I didn't really realize that the work we were doing was pioneering new ground. The main alternative (the pass per object per light approach used on Doom 3) seemed laughably inefficient and primitive by comparison. By this time, Atman Binstock (who later moved on to Rad Game Tools, then eventually to Oculus as Chief Architect) and I had already shipped a fully deferred shaded 3rd person platformer way back in 2001. The game was named Shrek for the original Xbox (or "Xbox 1" on this page), created at Sandbox Studios/DICE Canada in London, ON. It was a Xbox launch title with very pretty graphics (but sadly, weak gameplay):
We didn't realize it, but Shrek Xbox was the first deferred shaded game.
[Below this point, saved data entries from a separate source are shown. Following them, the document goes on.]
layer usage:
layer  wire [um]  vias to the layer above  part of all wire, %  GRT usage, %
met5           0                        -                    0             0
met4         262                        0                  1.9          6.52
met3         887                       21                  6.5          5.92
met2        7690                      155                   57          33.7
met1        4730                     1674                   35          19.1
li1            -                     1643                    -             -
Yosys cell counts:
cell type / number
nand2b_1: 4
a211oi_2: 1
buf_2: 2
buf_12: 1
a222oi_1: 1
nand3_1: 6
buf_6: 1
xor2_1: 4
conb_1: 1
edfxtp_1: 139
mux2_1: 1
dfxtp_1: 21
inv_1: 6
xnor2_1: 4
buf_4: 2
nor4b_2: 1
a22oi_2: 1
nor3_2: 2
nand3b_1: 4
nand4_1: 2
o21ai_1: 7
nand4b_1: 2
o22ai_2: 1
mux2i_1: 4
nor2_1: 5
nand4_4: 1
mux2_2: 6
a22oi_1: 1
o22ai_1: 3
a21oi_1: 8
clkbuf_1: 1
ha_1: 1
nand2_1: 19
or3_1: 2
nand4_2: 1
<file path="config.mk">
export PLATFORM = sky130hd
export DESIGN_NAME = weight_fetcher
export DESIGN_NICKNAME = d
export VERILOG_FILES = /design/src/hdl/wb_mem_pkg.sv /design/src/hdl/wb_ctrl_pkg.sv /design/src/hdl/weight_fetcher.sv
export VERILOG_INCLUDE_DIRS = /design/src /design/src/hdl
export SDC_FILE = /design/constraint.sdc
export NUM_CORES = 1
export LEC_CHECK = 0
export BUFFER_PORTS_ARGS = -buffer_cell sky130_fd_sc_hd__buf_2
export CAP_MARGIN = 10
export CORE_UTILIZATION = 53
export CTS_CLUSTER_SIZE = 8
export DETAILED_ROUTE_END_ITERATION = 8
export PLACE_DENSITY_LB_ADDON = 0.25
export REMOVE_ABC_BUFFERS = 1
export SLEW_MARGIN = 25
export SYNTH_ARGS = -nofsm -noshare
export SYNTH_HDL_FRONTEND = slang
export SYNTH_SLANG_ARGS = --single-unit
</file>
<file path="constraint.sdc">
create_clock -name CK -period 12.1 [get_ports CK]
set_clock_uncertainty 0.15 [all_clocks]
set_input_delay 1.815 -clock CK [delete_from_list [all_inputs] [get_ports CK]]
set_output_delay 1.815 -clock CK [all_outputs]
set_load 0.05 [all_outputs]
</file>
<file path="src/hdl/weight_buf_params.svh">
// Sizing macros for the weight buffer SRAM, loader and fetcher
`ifndef WEIGHT_BUF_PARAMS_SVH
`define WEIGHT_BUF_PARAMS_SVH

// Word address and data
`define WB_ADDR_W 11
`define WB_DATA_W 128

// Write lanes
`define WB_LANES 8
`define WB_LANE_W 16

// Usable words in the macro, below the full 2^11 address space
`define WB_DEPTH 2016

// Longest fetch burst
`define WB_MAX_BURST 16

`endif

</file>
<file path="src/hdl/wb_mem_pkg.sv">
// Memory-side types shared by the SRAM ports and their drivers
`include "weight_buf_params.svh"

package wb_mem_pkg;

  // Word address into the weight SRAM
  typedef logic [`WB_ADDR_W-1:0] wb_addr_t;

  // One weight word, eight 16-bit lanes
  typedef logic [`WB_DATA_W-1:0] wb_word_t;

  // Lane mask, active high at the loader and active low at the macro
  typedef logic [`WB_LANES-1:0] wb_lane_t;

endpackage

</file>
<file path="src/hdl/wb_ctrl_pkg.sv">
// Control-side enums for the weight loader and weight fetcher

package wb_ctrl_pkg;

  // Loader FSM
  typedef enum logic {
    LD_IDLE,
    LD_WRITE
  } load_state_e;

  // Fetcher FSM
  typedef enum logic {
    FT_IDLE,
    FT_READ
  } fetch_state_e;

  // Fetch command opcodes
  typedef enum logic {
    OP_SINGLE,
    OP_BURST
  } fetch_op_e;

endpackage

</file>
<file path="src/hdl/weight_fetcher.sv">
// Command-driven read engine on SRAM port A with a two-entry skid buffer
`timescale 1ns/1ps
`include "weight_buf_params.svh"

module weight_fetcher (
  input  logic                  CK,
  input  logic                  reset,
  input  logic                  cmd_valid,
  output logic                  cmd_ready,
  input  wb_ctrl_pkg::fetch_op_e cmd_op,
  input  wb_mem_pkg::wb_addr_t  cmd_addr,
  input  logic [4:0]            cmd_len,
  output wb_mem_pkg::wb_addr_t  A,
  output logic                  OEA,
  input  wb_mem_pkg::wb_word_t  DOA,
  output logic                  w_valid,
  input  logic                  w_ready,
  output wb_mem_pkg::wb_word_t  w_data
);
  import wb_mem_pkg::*;
  import wb_ctrl_pkg::*;

  fetch_state_e state;
  wb_addr_t     rd_addr;
  logic [4:0]   rd_left;
  logic [4:0]   out_left;
  logic         rd_pend;
  logic [1:0]   skid_cnt;
  wb_word_t     skid0;
  wb_word_t     skid1;
  logic         cmd_take;
  logic         pop;
  logic         issue;
  logic [1:0]   slots_used;

  assign cmd_ready = (state == FT_IDLE);
  assign cmd_take  = cmd_valid && cmd_ready;

  assign w_valid = (skid_cnt != 2'd0);
  assign w_data  = skid0;
  assign pop     = w_valid && w_ready;

  // ======================================================================
  // Read issue
  // ======================================================================
  // Read in flight plus buffered words, less the one leaving this cycle
  assign slots_used = skid_cnt + {1'b0, rd_pend} - {1'b0, pop};
  assign issue      = (state == FT_READ) && (rd_left != 5'd0) && (slots_used < 2'd2);

  assign A   = rd_addr;
  assign OEA = issue;

  always_ff @(posedge CK) begin
    if (reset) begin
      state    <= FT_IDLE;
      rd_left  <= '0;
      out_left <= '0;
      rd_pend  <= 1'b0;
      skid_cnt <= '0;
    end else begin
      rd_pend  <= issue;
      skid_cnt <= skid_cnt + {1'b0, rd_pend} - {1'b0, pop};
      if (cmd_take) begin
        state    <= FT_READ;
        rd_left  <= (cmd_op == OP_SINGLE) ? 5'd1 : cmd_len;
        out_left <= (cmd_op == OP_SINGLE) ? 5'd1 : cmd_len;
      end else begin
        if (issue) begin
          rd_left <= rd_left - 5'd1;
        end
        if (pop) begin
          out_left <= out_left - 5'd1;
          if (out_left == 5'd1) begin
            state <= FT_IDLE;
          end
        end
      end
    end
  end

  always_ff @(posedge CK) begin
    if (cmd_take) begin
      rd_addr <= cmd_addr;
    end else if (issue) begin
      rd_addr <= rd_addr + wb_addr_t'(1);
    end
  end

  // ======================================================================
  // Skid buffer, head in skid0
  // ======================================================================
  always_ff @(posedge CK) begin
    if (pop) begin
      skid0 <= (rd_pend && (skid_cnt == 2'd1)) ? DOA : skid1;
      if (rd_pend && (skid_cnt == 2'd2)) begin
        skid1 <= DOA;
      end
    end else if (rd_pend) begin
      if (skid_cnt == 2'd0) begin
        skid0 <= DOA;
      end else begin
        skid1 <= DOA;
      end
    end
  end

  a_hold_stalled: assert property (@(posedge CK) disable iff (reset)
    (w_valid && !w_ready) |=> (w_valid && $stable(w_data)));

  a_burst_len: assert property (@(posedge CK) disable iff (reset)
    (cmd_take && (cmd_op == OP_BURST)) |-> ((cmd_len != 5'd0) && (cmd_len <= `WB_MAX_BURST)));

endmodule

</file>
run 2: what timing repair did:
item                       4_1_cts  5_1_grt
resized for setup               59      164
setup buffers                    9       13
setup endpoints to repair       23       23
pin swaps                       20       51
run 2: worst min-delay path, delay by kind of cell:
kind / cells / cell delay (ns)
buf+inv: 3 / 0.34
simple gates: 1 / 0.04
## config.mk

```make
export PLATFORM = sky130hd
export DESIGN_NAME = nextPc
export DESIGN_NICKNAME = d
export VERILOG_FILES = /design/src/hdl/mipsCtrlPkg.sv /design/src/hdl/mipsIsaPkg.sv /design/src/hdl/nextPc.sv
export SDC_FILE = /design/constraint.sdc
export NUM_CORES = 1
export LEC_CHECK = 0
export BUFFER_PORTS_ARGS = -buffer_cell sky130_fd_sc_hd__buf_4
export CORE_ASPECT_RATIO = 1.25
export CORE_MARGIN = 2
export CORE_UTILIZATION = 40
export DETAILED_ROUTE_END_ITERATION = 10
export PLACE_DENSITY = 0.66
export SKIP_CTS_REPAIR_TIMING = 1
export SLEW_MARGIN = 20
export SYNTH_ARGS = -nofsm -noshare
export SYNTH_HDL_FRONTEND = slang
export SYNTH_SLANG_ARGS = --single-unit
```

## constraint.sdc

```tcl
create_clock -name clk -period 5.4 [get_ports clk]
set_input_delay 0.81 -clock clk [delete_from_list [all_inputs] [get_ports clk]]
set_output_delay 0.81 -clock clk [all_outputs]
set_load 0.01 [all_outputs]
```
A while after shipping Shrek, and before this talk, I had already spent around a year contracting for Microsoft's ATG (Advanced Technology Group - the team behind Xbox) researching deferred rendering on ATI's early prototype shader model 2.0 hardware, so I was extremely confident this approach to rendering scenes was the right path forward.
Rewind to A Bit of Deferred Shading History, Way Back in 2001
If it wasn't for Atman I wouldn't have started down this path in the first place. Atman originally suggested that we try deferred shading, and without his very deep math skills there's no way I could have gotten omnidirectional lights to work efficiently on the original Xbox's groundbreakingly powerful (for the time) but constraining NVidia GPU. At the time Atman suggested it, I already had a bunch of real-time rendering experience after writing the software and Direct3D 7 renderers and 3DS Max exporters for an annoying and quirky little 3D PC kids game named Matchbox Emergency Patrol. We figured the Xbox had these new amazing programmable shader units, so how hard could it be?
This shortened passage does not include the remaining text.